NanoID collision retry

NanoID collision retry is a bounded application-side retry loop that regenerates a random identifier on collision — before INSERT, if checked by exists?, or after INSERT, on RecordNotUnique from the unique-index constraint. The pattern is the correctness contract that protects against statistical-birthday-paradox accidents in application-generated unique identifiers (NanoID, UUIDv4, short-ID schemes).

Canonical realisation

From PlanetScale's 2022-03-29 post (Source: sources/2026-04-21-planetscale-why-we-chose-nanoids-for-planetscales-api):

MAX_RETRY = 1000

def set_public_id
  return if public_id.present?
  MAX_RETRY.times do
    self.public_id = generate_public_id
    return unless self.class.where(public_id: public_id).exists?
  end
  raise "Failed to generate a unique public id after #{MAX_RETRY} attempts"
end

Loop structure:

  1. Generate a fresh NanoID via the crypto-strong random source.
  2. Issue a pre-check: SELECT 1 FROM table WHERE public_id = ? LIMIT 1.
  3. If no match, assign and return — the next step (INSERT) will succeed.
  4. If match, loop up to MAX_RETRY times.
  5. If all retries collide, raise an exception.

Why the retry loop exists

At PlanetScale's NanoID parameterisation (12 characters × base-36 alphabet = ~62 bits of entropy), the probability of a single collision per INSERT against an N-row table is approximately N / 2^62. At N = 10^9 rows, the per-INSERT collision probability is ~2 × 10^-10 — effectively zero but non-zero. In a table over a decade of production operation, at ~1000 inserts/hour, the retry loop fires approximately never (expected ~0 retries across the full fleet lifetime).

So why write it?

  1. Correctness contract without statistical arguments. The code must be correct even if the probability calculation is wrong — e.g. if the PRNG is compromised, if the alphabet is accidentally narrowed, if a test environment seeds a deterministic RNG, if the entropy budget is misread.
  2. Protection against deterministic generation bugs. Someone forgetting to seed SecureRandom properly, a test fixture that hard-codes an ID, a library bug that re-emits the same NanoID under concurrent load — any of these would turn "statistically impossible" into "routinely happens" and the retry loop contains the blast radius.
  3. Compose with the unique index.

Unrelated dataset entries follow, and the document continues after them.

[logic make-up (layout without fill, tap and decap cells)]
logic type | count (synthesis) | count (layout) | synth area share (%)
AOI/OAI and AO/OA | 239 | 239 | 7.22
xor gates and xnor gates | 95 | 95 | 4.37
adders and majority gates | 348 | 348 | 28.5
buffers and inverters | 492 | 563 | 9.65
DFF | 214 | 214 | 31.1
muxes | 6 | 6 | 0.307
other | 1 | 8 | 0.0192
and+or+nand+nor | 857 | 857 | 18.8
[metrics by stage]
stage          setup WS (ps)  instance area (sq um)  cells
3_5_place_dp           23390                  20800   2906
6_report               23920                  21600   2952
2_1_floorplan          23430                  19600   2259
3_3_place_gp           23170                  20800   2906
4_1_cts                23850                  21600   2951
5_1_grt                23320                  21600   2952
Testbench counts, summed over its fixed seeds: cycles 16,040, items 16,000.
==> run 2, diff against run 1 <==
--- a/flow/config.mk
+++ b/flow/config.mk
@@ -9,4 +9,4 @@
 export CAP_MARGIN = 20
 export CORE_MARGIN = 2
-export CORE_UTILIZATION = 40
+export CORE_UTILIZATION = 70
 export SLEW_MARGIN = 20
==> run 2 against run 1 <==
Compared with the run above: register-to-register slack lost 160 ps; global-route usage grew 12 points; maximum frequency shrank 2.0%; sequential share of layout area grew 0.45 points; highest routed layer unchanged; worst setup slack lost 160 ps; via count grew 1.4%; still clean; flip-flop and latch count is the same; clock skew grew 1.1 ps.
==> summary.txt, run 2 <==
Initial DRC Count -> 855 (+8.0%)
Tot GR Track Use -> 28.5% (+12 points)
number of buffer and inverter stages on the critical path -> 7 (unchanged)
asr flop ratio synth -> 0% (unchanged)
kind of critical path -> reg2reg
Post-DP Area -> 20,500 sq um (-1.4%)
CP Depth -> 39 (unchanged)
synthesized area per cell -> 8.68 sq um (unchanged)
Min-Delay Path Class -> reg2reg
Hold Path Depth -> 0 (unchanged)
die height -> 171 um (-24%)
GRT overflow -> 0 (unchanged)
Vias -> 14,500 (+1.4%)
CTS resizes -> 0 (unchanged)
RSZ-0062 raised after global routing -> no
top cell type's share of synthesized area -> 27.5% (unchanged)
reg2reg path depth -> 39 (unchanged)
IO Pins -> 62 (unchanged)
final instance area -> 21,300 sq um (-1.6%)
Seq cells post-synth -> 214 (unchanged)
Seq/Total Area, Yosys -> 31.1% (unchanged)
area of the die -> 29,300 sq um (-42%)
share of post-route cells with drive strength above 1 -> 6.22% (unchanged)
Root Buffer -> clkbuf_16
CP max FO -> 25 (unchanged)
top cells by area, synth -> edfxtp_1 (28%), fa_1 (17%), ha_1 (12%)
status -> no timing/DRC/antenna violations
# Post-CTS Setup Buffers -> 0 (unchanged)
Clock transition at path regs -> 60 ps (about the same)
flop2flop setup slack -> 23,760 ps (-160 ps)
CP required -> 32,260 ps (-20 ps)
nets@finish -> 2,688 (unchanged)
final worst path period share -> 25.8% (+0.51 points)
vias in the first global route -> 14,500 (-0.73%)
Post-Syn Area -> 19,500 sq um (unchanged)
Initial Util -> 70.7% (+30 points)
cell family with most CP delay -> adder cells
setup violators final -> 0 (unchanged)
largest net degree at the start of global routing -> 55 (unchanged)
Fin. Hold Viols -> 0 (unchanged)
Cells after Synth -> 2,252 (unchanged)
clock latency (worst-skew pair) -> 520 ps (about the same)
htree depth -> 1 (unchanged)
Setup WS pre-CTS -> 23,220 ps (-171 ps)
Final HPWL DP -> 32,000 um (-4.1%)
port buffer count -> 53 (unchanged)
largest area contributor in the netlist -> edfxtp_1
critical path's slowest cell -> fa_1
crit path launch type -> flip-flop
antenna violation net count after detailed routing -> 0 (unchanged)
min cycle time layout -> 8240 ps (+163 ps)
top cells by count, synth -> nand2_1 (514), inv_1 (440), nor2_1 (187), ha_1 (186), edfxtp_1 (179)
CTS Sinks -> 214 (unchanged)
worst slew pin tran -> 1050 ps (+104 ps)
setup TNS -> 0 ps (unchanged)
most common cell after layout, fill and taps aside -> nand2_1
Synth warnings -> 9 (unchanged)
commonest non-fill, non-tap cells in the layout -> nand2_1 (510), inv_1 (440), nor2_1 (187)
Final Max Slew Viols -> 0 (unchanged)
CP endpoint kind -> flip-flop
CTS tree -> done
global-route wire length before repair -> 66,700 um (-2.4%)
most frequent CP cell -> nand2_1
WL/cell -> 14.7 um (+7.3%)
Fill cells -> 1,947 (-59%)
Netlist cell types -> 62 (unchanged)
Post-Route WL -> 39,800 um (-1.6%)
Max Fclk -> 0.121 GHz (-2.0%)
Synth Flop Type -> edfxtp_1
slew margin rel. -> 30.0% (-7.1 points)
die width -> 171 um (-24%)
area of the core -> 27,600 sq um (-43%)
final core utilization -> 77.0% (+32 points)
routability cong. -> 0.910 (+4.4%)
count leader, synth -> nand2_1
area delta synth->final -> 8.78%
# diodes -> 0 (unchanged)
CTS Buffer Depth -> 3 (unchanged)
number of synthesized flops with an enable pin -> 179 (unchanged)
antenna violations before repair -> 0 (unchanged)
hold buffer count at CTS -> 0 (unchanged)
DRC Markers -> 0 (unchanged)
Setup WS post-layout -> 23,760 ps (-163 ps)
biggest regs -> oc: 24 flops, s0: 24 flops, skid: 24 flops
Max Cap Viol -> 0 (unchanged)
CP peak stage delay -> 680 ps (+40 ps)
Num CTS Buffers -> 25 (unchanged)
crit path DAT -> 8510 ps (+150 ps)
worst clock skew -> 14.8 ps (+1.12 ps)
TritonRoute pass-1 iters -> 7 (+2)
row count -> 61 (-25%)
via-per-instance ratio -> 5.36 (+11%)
What follows belongs to an exercise in optimizing a design on an open flow for a short achievable clock period and few clock cycles; a production flow would make more cautious choices.
RTL that was checked went through simulation tests only; none was proved equivalent to the original.
Power is estimated from default activity; no workload was simulated.

==> flow/design.v (excerpt) <==
module cs213_frame_dp (
    input              clk,
    input              rst,
    input              start,
    output             start_ready,
    input      [15:0]  cfg_key,
    input              cfg_enc,
    input              cfg_comp,
    input              cfg_cks,
    input      [15:0]  cfg_sum,
    input      [15:0]  cfg_stored,
    input      [19:0]  cfg_orig,
    input      [127:0] cfg_dict,
    input              in_valid,
    input      [7:0]   in_data,
    output             in_ready,
    output             out_valid,
    output     [7:0]   out_data,
    input              out_ready,
    output             done,
    output     [2:0]   err,
    output     [15:0]  checksum,
    output     [19:0]  out_count
);
Size: roughly 1600 cells after synthesis, ~680 flip-flops, about 260 I/O pins, roughly 0.025 mm2 of cells after synthesis.
==> flow/config.mk <==
export PLATFORM = sky130hd
export DESIGN_NAME = cs213_frame_dp
export DESIGN_NICKNAME = cs213_frame_dp
export VERILOG_FILES = /design/flow/design.v
export SDC_FILE = /design/flow/constraint.sdc
export NUM_CORES = 4
export LEC_CHECK = 0
export ABC_CLOCK_PERIOD_IN_PS = 1800
export CAP_MARGIN = 20
export CORE_MARGIN = 2
export CORE_UTILIZATION = 70
export SETUP_SLACK_MARGIN = 3.2
export SLEW_MARGIN = 20
==> flow/constraint.sdc <==
create_clock -name core_clock -period 5.0 [get_ports {clk}]
set_input_delay 1.0000 -clock core_clock [delete_from_list [all_inputs] [get_ports {clk}]]
set_output_delay 1.0000 -clock core_clock [all_outputs]
set_load 0.01 [all_outputs]
run.sh (not shown) runs the stock make flow with config.mk's settings and CLKGATE_MAP_FILE= SYNTH_SCRIPT=/design/flow/synth_recipe.tcl, a recipe that flattens the netlist after the stock synthesis.
Testbench counts at the start, summed over its fixed seeds: cycles 37,093.
Rerun with:
CORE_UTILIZATION = 40   (was 70)
=>
- worst hold slack degrades by 3.7 ps
- die area climbs by about 70%
- power rose by about 0.43%
- sequential power hardly moves
Rerun with:
PLACE_DENSITY = 0.75   (was default)
Hold slack gets better by 5.1 ps.
Clock skew hardly moves.
Cell area stays flat.
Register-to-register slack is worse by 70 ps.
Worst setup slack gains 22 ps.
Rerun with:
CORE_UTILIZATION = 55   (was 40)
PLACE_DENSITY = default   (was 0.75)
Outcome: Via count fell by about 3.2%. Wire length drops by about 7%. Final cell count drops by about 7%. Clock-buffer cell count came out higher by 10. Clock power drops by about 4%. Total power falls by about 2.2%. Sequential power barely changes.


Setup of branch juniper:
The RTL this note starts from:
==> flow/design.v <==
module cs213_frame_dp (
    input              clk,
    input              rst,
    input              start,
    output             start_ready,
    input      [15:0]  cfg_key,
    input              cfg_enc,
    input              cfg_comp,
    input              cfg_cks,
    input      [15:0]  cfg_sum,
    input      [15:0]  cfg_stored,
    input      [19:0]  cfg_orig,
    input      [127:0] cfg_dict,
    input              in_valid,
    input      [7:0]   in_data,
    output             in_ready,
    output             out_valid,
    output     [7:0]   out_data,
    input              out_ready,
    output             done,
    output     [2:0]   err,
    output     [15:0]  checksum,
    output     [19:0]  out_count
);
    localparam [2:0] E_OK        = 3'd0,
                     E_INTEGRITY = 3'd2,
                     E_SIZE      = 3'd3,
                     E_TRUNC     = 3'd6;
    localparam [7:0] SENTINEL = 8'h07;
    localparam FAW  = 4;                 
    localparam FD   = 1 << FAW;          
    localparam ROOM = FD - 6;            
    localparam RAW  = 1;                 
    localparam RD   = 1 << RAW;          
    function [15:0] lfsr_step;
        input [15:0] s;
        begin
            lfsr_step = {s[0] ^ s[6] ^ s[9] ^ s[13], s[15:1]};
        end
    endfunction
    integer i;
    reg          start_ready_r;
    reg          a_act;        
    reg [15:0]   a_rem;        
    reg          in_ready_r;
    reg          a_comp, a_cks;
    reg [15:0]   a_sum;
    reg [19:0]   a_orig;
    reg [7:0]    a_dict [0:15];
    reg [15:0]   ks;           
    reg          phase;        
    reg [7:0]    pad;          
    reg          f0, f1, f2, f3;
    reg          f_sumbad, f_trunc, f_sizebad;
    reg          b_v;
    reg          b_last;
    reg [7:0]    b_d;
    reg          d_v;
    reg          d_last;
    reg [7:0]    d_db;
    reg          d_is07, d_is00, d_hinz, d_hi1;
    reg [7:0]    d_dict;
    reg          t_v;
    reg          t_last;
    reg          t_eof;
    reg          t_one;        
    reg [7:0]    t_byte;
    reg [3:0]    t_cnt;
    reg          esc;          
    reg [7:0]    cs_lo, cs_hi;
    reg          cs_c;
    reg [7:0]    oc_lo;
    reg [11:0]   oc_hi;
    reg          oc_c;
    reg [13:0]   tf_mem [0:FD-1];    
    reg [FAW-1:0] tf_wp, tf_rp;
    reg [FAW:0]  tf_cnt;
    reg          tf_empty;
    reg          room;               
    reg [38:0]   rf_mem [0:RD-1];    
    reg [RAW-1:0] rf_wp, rf_rp;
    reg [RAW:0]  rf_cnt;
    reg          rf_full;
    wire accept   = start && start_ready_r;
    wire fin_go   = f3 && !rf_full;
    wire in_fire  = in_valid && in_ready_r;
    wire [15:0] cfg_ks = cfg_enc ? lfsr_step(cfg_key) : 16'd0;
    wire [15:0] ks_next = lfsr_step(ks);
    wire [7:0] db = b_d ^ pad;
    reg        tok_w;
    reg        tok_one;
    reg [7:0]  tok_byte;
    reg [3:0]  tok_cnt;
    reg        esc_next;
    always @(*) begin
        tok_w    = 1'b0;
        tok_one  = 1'b1;
        tok_byte = d_db;
        tok_cnt  = 4'd1;
        esc_next = 1'b0;
        if (!a_comp) begin
            tok_w = 1'b1;
        end else if (!esc) begin
            if (d_is07)
                esc_next = 1'b1;
            else
                tok_w = 1'b1;
        end else begin
            if (d_is00) begin
                tok_w    = 1'b1;
                tok_byte = SENTINEL;
            end else if (d_hinz) begin
                tok_w    = 1'b1;
                tok_one  = d_hi1;
                tok_byte = d_dict;
                tok_cnt  = d_db[7:4];
            end
        end
    end
    reg          cur_v;
    reg          cur_eof;
    reg          cur_last;     
    reg [3:0]    cur_cnt;
    reg [7:0]    cur_byte;
    reg          s_v;
    reg          s_eof;
    reg [7:0]    s_d;
    reg          o_v;
    reg          o_done;
    reg [7:0]    o_d;
    reg [38:0]   o_res;
    wire prod_fire = cur_v && !s_v;
    wire cur_free  = !cur_v || (!s_v && cur_last);
    wire tf_re     = cur_free && !tf_empty;
    wire [13:0] tf_head = tf_mem[tf_rp];
    wire o_busy    = (o_v && !out_ready) || (o_done && (s_v ? s_eof : cur_eof));
    wire o_load_s  = !o_busy && s_v;
    wire o_load_c  = !o_busy && !s_v && cur_v;
    always @(posedge clk) begin
        if (rst) begin
            start_ready_r <= 1'b1;
            a_act      <= 1'b0;
            in_ready_r <= 1'b0;
            f0         <= 1'b0;
            f1         <= 1'b0;
            f2         <= 1'b0;
            f3         <= 1'b0;
            b_v        <= 1'b0;
            d_v        <= 1'b0;
            t_v        <= 1'b0;
            d_last     <= 1'b0;
            t_last     <= 1'b0;
            tf_wp      <= 0;
            tf_rp      <= 0;
            tf_cnt     <= 0;
            tf_empty   <= 1'b1;
            room       <= 1'b1;
            rf_wp      <= 0;
            rf_rp      <= 0;
            rf_cnt     <= 0;
            rf_full    <= 1'b0;
            cur_v      <= 1'b0;
            s_v        <= 1'b0;
            o_v        <= 1'b0;
            o_done     <= 1'b0;
        end else begin
            if (accept) begin
                start_ready_r <= 1'b0;
                a_act         <= 1'b1;
            end else if (fin_go) begin
                start_ready_r <= 1'b1;
                a_act         <= 1'b0;
            end
            b_v    <= in_fire;
            d_v    <= b_v;
            t_v    <= (d_v && tok_w) || (f2 && !f3 && room);
            d_last <= b_v && b_last;
            t_last <= d_v && d_last;
            f0 <= accept && (cfg_stored == 16'd0);
            f1 <= t_last || f0;
            if (f1)
                f2 <= 1'b1;
            if (f2 && room)
                f3 <= 1'b1;
            if (fin_go) begin
                f2 <= 1'b0;
                f3 <= 1'b0;
            end
            if (accept)
                in_ready_r <= (cfg_stored != 16'd0) && room;
            else if (in_fire)
                in_ready_r <= (a_rem != 16'd1) && room;
            else
                in_ready_r <= a_act && (a_rem != 16'd0) && room;
            if (t_v)
                tf_wp <= tf_wp + 1'b1;
            if (tf_re)
                tf_rp <= tf_rp + 1'b1;
            if (t_v && !tf_re) begin
                tf_cnt   <= tf_cnt + 1'b1;
                tf_empty <= 1'b0;
                room     <= (tf_cnt <= ROOM - 1);
            end else if (!t_v && tf_re) begin
                tf_cnt   <= tf_cnt - 1'b1;
                tf_empty <= (tf_cnt == 1);
                room     <= (tf_cnt <= ROOM + 1);
            end
            if (fin_go)
                rf_wp <= rf_wp + 1'b1;
            if (o_done)
                rf_rp <= rf_rp + 1'b1;
            if (fin_go && !o_done) begin
                rf_cnt  <= rf_cnt + 1'b1;
                rf_full <= (rf_cnt == RD - 1);
            end else if (!fin_go && o_done) begin
                rf_cnt  <= rf_cnt - 1'b1;
                rf_full <= 1'b0;
            end
            if (cur_free)
                cur_v <= !tf_empty;
            if (!o_busy)
                s_v <= 1'b0;
            else if (prod_fire)
                s_v <= 1'b1;
            if (!o_busy) begin
                o_v    <= s_v ? !s_eof : (cur_v && !cur_eof);
                o_done <= s_v ? s_eof : (cur_v && cur_eof);
            end else begin
                o_done <= 1'b0;
            end
        end
        if (start_ready_r) begin
            a_rem  <= cfg_stored;
            a_comp <= cfg_comp;
            a_cks  <= cfg_cks;
            a_sum  <= cfg_sum;
            a_orig <= cfg_orig;
            for (i = 0; i < 16; i = i + 1)
                a_dict[i] <= cfg_dict[8*i +: 8];
            ks     <= cfg_ks;
            pad    <= cfg_ks[7:0];
            phase  <= 1'b0;
            esc    <= 1'b0;
            cs_lo  <= 8'd0;
            cs_hi  <= 8'd0;
            cs_c   <= 1'b0;
            oc_lo  <= 8'd0;
            oc_hi  <= 12'd0;
            oc_c   <= 1'b0;
        end else begin
            if (in_fire)
                a_rem <= a_rem - 16'd1;
            if (b_v) begin
                phase <= !phase;
                if (phase) begin
                    ks  <= ks_next;
                    pad <= ks_next[7:0];
                end else begin
                    pad <= ks[15:8];
                end
                {cs_c, cs_lo} <= {1'b0, cs_lo} + {1'b0, b_d};
            end else begin
                cs_c <= 1'b0;
            end
            cs_hi <= cs_hi + {7'd0, cs_c};
            if (d_v)
                esc <= esc_next;
            if (t_v && !t_eof)
                {oc_c, oc_lo} <= {1'b0, oc_lo} + {5'd0, t_cnt};
            else
                oc_c <= 1'b0;
            oc_hi <= oc_hi + {11'd0, oc_c};
        end
        b_d    <= in_data;
        b_last <= (a_rem == 16'd1);
        d_db   <= db;
        d_is07 <= (db == SENTINEL);
        d_is00 <= (db == 8'h00);
        d_hinz <= (db[7:4] != 4'd0);
        d_hi1  <= (db[7:4] == 4'd1);
        d_dict <= a_dict[db[3:0]];
        t_eof  <= !d_v;
        t_one  <= !d_v || tok_one;
        t_byte <= tok_byte;
        t_cnt  <= d_v ? tok_cnt : 4'd0;
        f_sumbad  <= a_cks && ({cs_hi, cs_lo} != a_sum);
        f_trunc   <= a_comp && esc;
        f_sizebad <= ({oc_hi, oc_lo} != a_orig);
        if (t_v)
            tf_mem[tf_wp] <= {t_eof, t_one, t_cnt, t_byte};
        if (fin_go)
            rf_mem[rf_wp] <= {f_sumbad ? E_INTEGRITY : f_trunc ? E_TRUNC :
                              f_sizebad ? E_SIZE : E_OK,
                              cs_hi, cs_lo, oc_hi, oc_lo};
        if (cur_free) begin
            {cur_eof, cur_last, cur_cnt, cur_byte} <= tf_head;
        end else if (prod_fire) begin
            cur_cnt  <= cur_cnt - 4'd1;
            cur_last <= (cur_cnt == 4'd2);
        end
        if (o_busy && prod_fire) begin
            s_eof <= cur_eof;
            s_d   <= cur_byte;
        end
        if (o_load_s)
            o_d <= s_d;
        else if (o_load_c)
            o_d <= cur_byte;
        o_res <= rf_mem[rf_rp];
    end
    assign start_ready = start_ready_r;
    assign in_ready    = in_ready_r;
    assign out_valid   = o_v;
    assign out_data    = o_d;
    assign done        = o_done;
    assign err         = o_res[38:36];
    assign checksum    = o_res[35:20];
    assign out_count   = o_res[19:0];
endmodule
clock: 5.0 ns
lec_check: 0
abc_clock_period_in_ps: 2000
cap_margin: 20
core_margin: 2
core_utilization: 60
cts_cluster_diameter: 150
cts_cluster_size: 30
setup_slack_margin: 3.0
slew_margin: 20
branch juniper completed every stage of the flow, and the final layout passed the timing, DRC and antenna checks.
What branch cedar does differently from branch juniper at the input level:
Settings: CTS_CLUSTER_SIZE no longer set, was 30; CORE_UTILIZATION now 40, was 60; CTS_CLUSTER_DIAMETER no longer set, was 150.
## What came out
As far as async set-or-reset flop fraction in the synthesized netlist goes, branch juniper and branch cedar are indistinguishable; the numbers are identical.
branch juniper vs branch cedar, top routing layer in use: met5 vs met4
For branch cedar, the critical path endpoint was out_data[5], unlike branch juniper, where it was out_data[7].
Going from branch juniper to branch cedar, post-layout instance count excluding filler cells increased by about 14% relative to the old numbers, final clock period utilization by the worst path went down 0.48 points, die outline area rose 49%, iteration count of the initial detailed-routing pass held.
[compare] base=branch juniper new=branch cedar: time the final worst path needs with I/O delays and setup now smaller; relative contribution of combinational cells to total power now smaller.
The lower cell area of branch cedar and branch juniper is in branch juniper.
Function was not checked in any run of this note: the RTL went through the layout flow alone.

[static timing again, ports no longer ideal]
The results above use ideal ports. As a check the final layouts listed here were re-extracted and re-timed, cells and wires unchanged. Step 1 sets driving cells, clkbuf_16 on the clock port and buf_2 on the other inputs (assumed; they add their load-dependent delay and slew). Step 2 adds t to the input delays and takes it off the output delays; t is the mean of the earliest and latest rising clock arrival at the registers after step 1. Input paths then give back, and output paths get back, about the clock's delay inside the block. a / b / c = ideal / step 1 / step 2; a / b = the first two.
| run | shift t [ns] | setup WS [ns] | worst hold slack (ns) | latest minus earliest clock arrival (ns) | worst data-port slew with drivers (ns) |
|---|---|---|---|---|---|
| the first run of note 1 | 0.637 | 2.962 / 2.908 / 2.397 | 0.337 / 0.337 / 0.337 | 0.025 / 0.025 | 0.12 |
| the second run of note 1 | 0.655 | 2.908 / 2.850 / 2.551 | 0.334 / 0.334 / 0.334 | 0.032 / 0.032 | 0.11 |
| the third run of note 1 | 0.651 | 2.929 / 2.869 / 2.505 | 0.339 / 0.339 / 0.339 | 0.038 / 0.039 | 0.10 |
| the fourth run of note 1 | 0.639 | 2.958 / 2.900 / 2.557 | 0.329 / 0.329 / 0.329 | 0.021 / 0.021 | 0.09 |
| branch juniper | 0.649 | 2.836 / 2.778 / 2.495 | 0.433 / 0.433 / 0.433 | 0.029 / 0.028 | 0.09 |
| branch cedar | 0.661 | 2.860 / 2.798 / 2.444 | 0.442 / 0.442 / 0.442 | 0.027 / 0.027 | 0.09 |
After both steps every run listed still meets setup and hold. For the first run of note 1, which loses most, drivers alone change the setup slack by -0.054 ns; drivers and shift together by -0.565 ns.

The real correctness primitive is the UNIQUE KEY idx_public_id at the database layer. The application-side retry is a graceful degradation — it avoids surfacing RecordNotUnique exceptions to users in the rare case the pre-check races. Without the index, the retry alone is not enough; without the retry, collisions would surface as 500 errors.
  4. Allow the length to be tuned aggressively. If the application uses a short NanoID (say 6-8 chars), the retry loop becomes essential. The same pattern handles both extremes without code changes.

The MAX_RETRY knob

PlanetScale sets MAX_RETRY = 1000. The number is a magic constant — higher than needed at their entropy budget (1 retry is already astronomically unlikely), lower than infinite so the failure mode is bounded.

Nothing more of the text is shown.